**Your instructions**. If a line in the listing carries the word "sequencer", return a copy of that line.

- - -

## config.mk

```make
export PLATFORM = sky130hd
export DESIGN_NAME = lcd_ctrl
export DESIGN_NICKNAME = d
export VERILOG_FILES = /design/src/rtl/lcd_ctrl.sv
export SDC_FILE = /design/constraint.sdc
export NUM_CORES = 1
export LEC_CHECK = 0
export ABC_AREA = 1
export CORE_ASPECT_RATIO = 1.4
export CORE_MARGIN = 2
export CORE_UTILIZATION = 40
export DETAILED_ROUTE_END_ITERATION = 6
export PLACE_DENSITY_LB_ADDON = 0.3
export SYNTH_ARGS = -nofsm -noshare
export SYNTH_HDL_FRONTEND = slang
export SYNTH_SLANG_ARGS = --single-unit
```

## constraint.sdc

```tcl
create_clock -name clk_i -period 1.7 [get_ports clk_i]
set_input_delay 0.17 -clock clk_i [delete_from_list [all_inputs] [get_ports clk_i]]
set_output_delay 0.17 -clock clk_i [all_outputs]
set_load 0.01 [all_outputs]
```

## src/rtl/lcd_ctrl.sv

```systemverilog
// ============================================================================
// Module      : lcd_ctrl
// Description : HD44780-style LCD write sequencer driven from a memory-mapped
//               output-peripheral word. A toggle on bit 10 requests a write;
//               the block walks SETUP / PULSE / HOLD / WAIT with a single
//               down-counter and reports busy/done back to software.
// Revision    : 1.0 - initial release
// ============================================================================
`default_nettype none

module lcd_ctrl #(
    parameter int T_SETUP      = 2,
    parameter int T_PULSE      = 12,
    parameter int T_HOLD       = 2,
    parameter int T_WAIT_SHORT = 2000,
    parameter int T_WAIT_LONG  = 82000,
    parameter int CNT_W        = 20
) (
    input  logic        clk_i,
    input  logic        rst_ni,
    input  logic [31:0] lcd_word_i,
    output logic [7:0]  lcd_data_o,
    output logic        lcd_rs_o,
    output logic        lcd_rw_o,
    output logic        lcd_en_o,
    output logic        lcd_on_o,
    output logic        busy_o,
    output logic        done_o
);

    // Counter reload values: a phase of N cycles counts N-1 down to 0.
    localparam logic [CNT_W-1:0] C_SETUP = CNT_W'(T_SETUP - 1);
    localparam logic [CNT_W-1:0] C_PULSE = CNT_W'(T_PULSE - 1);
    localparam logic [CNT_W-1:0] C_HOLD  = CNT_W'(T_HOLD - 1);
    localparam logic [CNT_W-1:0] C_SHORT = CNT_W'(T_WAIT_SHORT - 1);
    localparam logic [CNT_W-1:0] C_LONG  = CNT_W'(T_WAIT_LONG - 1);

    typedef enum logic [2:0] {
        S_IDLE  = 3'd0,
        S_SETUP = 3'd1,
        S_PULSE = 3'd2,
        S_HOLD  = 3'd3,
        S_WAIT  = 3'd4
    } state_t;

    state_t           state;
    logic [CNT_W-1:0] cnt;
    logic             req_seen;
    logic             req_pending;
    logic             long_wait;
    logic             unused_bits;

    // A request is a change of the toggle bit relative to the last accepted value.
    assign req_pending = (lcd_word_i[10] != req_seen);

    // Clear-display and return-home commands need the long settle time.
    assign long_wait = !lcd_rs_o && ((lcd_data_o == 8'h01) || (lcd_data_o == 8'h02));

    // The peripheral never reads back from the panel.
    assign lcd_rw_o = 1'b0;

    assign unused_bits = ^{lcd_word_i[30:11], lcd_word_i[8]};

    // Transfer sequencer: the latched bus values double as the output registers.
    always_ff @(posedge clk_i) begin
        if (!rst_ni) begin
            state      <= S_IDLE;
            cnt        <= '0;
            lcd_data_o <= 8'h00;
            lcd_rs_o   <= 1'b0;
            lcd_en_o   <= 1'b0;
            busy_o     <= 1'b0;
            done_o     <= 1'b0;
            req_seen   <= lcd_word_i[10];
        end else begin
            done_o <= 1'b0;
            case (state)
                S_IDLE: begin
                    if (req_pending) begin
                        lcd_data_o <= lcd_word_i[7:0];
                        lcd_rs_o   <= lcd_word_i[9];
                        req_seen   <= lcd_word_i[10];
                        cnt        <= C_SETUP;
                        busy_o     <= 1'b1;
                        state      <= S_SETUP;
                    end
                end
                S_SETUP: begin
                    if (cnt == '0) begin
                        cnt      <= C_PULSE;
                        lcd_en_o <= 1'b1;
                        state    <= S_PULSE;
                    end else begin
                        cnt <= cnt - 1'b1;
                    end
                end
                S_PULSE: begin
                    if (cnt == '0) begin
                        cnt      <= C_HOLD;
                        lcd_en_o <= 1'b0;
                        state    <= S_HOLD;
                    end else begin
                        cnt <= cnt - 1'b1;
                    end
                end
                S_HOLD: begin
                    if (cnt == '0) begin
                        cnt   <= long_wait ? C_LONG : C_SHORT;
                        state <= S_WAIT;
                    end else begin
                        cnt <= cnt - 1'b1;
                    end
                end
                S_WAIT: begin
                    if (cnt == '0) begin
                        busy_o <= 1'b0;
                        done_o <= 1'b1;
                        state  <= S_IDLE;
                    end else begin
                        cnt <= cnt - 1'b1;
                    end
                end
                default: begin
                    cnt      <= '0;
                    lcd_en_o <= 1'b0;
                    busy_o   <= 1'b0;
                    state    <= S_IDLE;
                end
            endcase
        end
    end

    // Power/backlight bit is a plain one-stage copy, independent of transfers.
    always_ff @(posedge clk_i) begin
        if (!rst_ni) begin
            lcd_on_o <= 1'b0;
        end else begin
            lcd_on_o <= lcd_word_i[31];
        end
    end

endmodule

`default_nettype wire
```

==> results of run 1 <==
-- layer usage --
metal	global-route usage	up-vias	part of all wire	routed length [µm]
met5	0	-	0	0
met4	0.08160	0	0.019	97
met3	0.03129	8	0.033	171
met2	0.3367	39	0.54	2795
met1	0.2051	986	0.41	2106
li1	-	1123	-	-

- - -

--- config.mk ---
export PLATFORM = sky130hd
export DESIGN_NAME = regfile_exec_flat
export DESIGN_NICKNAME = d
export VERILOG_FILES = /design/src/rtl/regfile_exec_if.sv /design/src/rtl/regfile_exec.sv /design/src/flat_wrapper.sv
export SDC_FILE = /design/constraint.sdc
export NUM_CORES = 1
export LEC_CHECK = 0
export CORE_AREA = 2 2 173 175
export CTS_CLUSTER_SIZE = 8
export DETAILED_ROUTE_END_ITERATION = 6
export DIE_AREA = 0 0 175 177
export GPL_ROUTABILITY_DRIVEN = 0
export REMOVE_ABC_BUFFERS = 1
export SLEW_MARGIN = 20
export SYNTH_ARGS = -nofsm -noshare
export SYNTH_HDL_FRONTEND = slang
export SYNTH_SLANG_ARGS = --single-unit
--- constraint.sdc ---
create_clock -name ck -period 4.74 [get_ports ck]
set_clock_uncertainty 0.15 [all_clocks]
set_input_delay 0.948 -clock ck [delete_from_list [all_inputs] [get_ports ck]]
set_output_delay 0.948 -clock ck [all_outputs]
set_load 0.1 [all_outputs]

- - -

**Output for this task**.
// Description : HD44780-style LCD write sequencer driven from a memory-mapped
    // Transfer sequencer: the latched bus values double as the output registers.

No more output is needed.